In thinking about the production of e-books, we have to recognize that these knowledge systems will increasingly incorporate knowledge about the consumers of the books. For digital books to become more intelligent and adaptive to reader characteristics, they need to collect massive amounts of data about individual readers. Other essays from this book sprint have positioned e-books as platforms for performance, platforms for expression, and platforms for community in ways that emphasize the positive role of books in modern society. We also need to recognize that digital books, like much modern computing technology, are platforms for large-scale surveillance in ways that can have problematic implications.

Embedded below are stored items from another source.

## config.mk

```make
export PLATFORM = sky130hd
export DESIGN_NAME = mwtxhdrstrip
export DESIGN_NICKNAME = d
export VERILOG_FILES = /design/src/rtl/mwtxhdr_pkg.sv /design/src/rtl/mwtxhdr_outreg.sv /design/src/rtl/mwtxhdrstrip.sv
export SDC_FILE = /design/constraint.sdc
export NUM_CORES = 1
export LEC_CHECK = 0
export BUFFER_PORTS_ARGS = -buffer_cell sky130_fd_sc_hd__buf_2
export CAP_MARGIN = 20
export CORE_UTILIZATION = 40
export CTS_BUF_LIST = sky130_fd_sc_hd__clkbuf_8
export CTS_CLUSTER_SIZE = 30
export DETAILED_ROUTE_END_ITERATION = 10
export PLACE_DENSITY = 0.75
export SETUP_SLACK_MARGIN = 0.4
export SYNTH_ARGS = -nofsm -noshare
export SYNTH_HDL_FRONTEND = slang
export SYNTH_SLANG_ARGS = --single-unit
```

## constraint.sdc

```tcl
create_clock -name txclk -period 5.1 [get_ports txclk]
set_clock_uncertainty 0.15 [all_clocks]
set_input_delay 0.255 -clock txclk [delete_from_list [all_inputs] [get_ports txclk]]
set_output_delay 0.255 -clock txclk [all_outputs]
set_load 0.005 [all_outputs]
```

One area of surveillance is the intentional actions users take: books they buy, books they read, passages they underline, annotations they make, and comments or reviews they leave for the broader online community. This data can be logged and stored, and it is easy to imagine scenarios where the act of reading books counter to your group norms is discouraged by the fact that it could be made public. Most text data will soon be able to be automatically interpreted, and comments and annotations will be crawled and categorized. The thought of an automated aggregation of every spontaneous and potentially trivial reaction by each individual reader across several years is somewhat discomfiting. On the other hand, this data generated by intentional actions is easily interpretable by readers themselves. In today’s world, many people are comfortable sharing this kind of information about themselves with their broader community. When readers have power to manage and curate this data as part of the way they present their identity, the collection of the data somehow seems less ominous.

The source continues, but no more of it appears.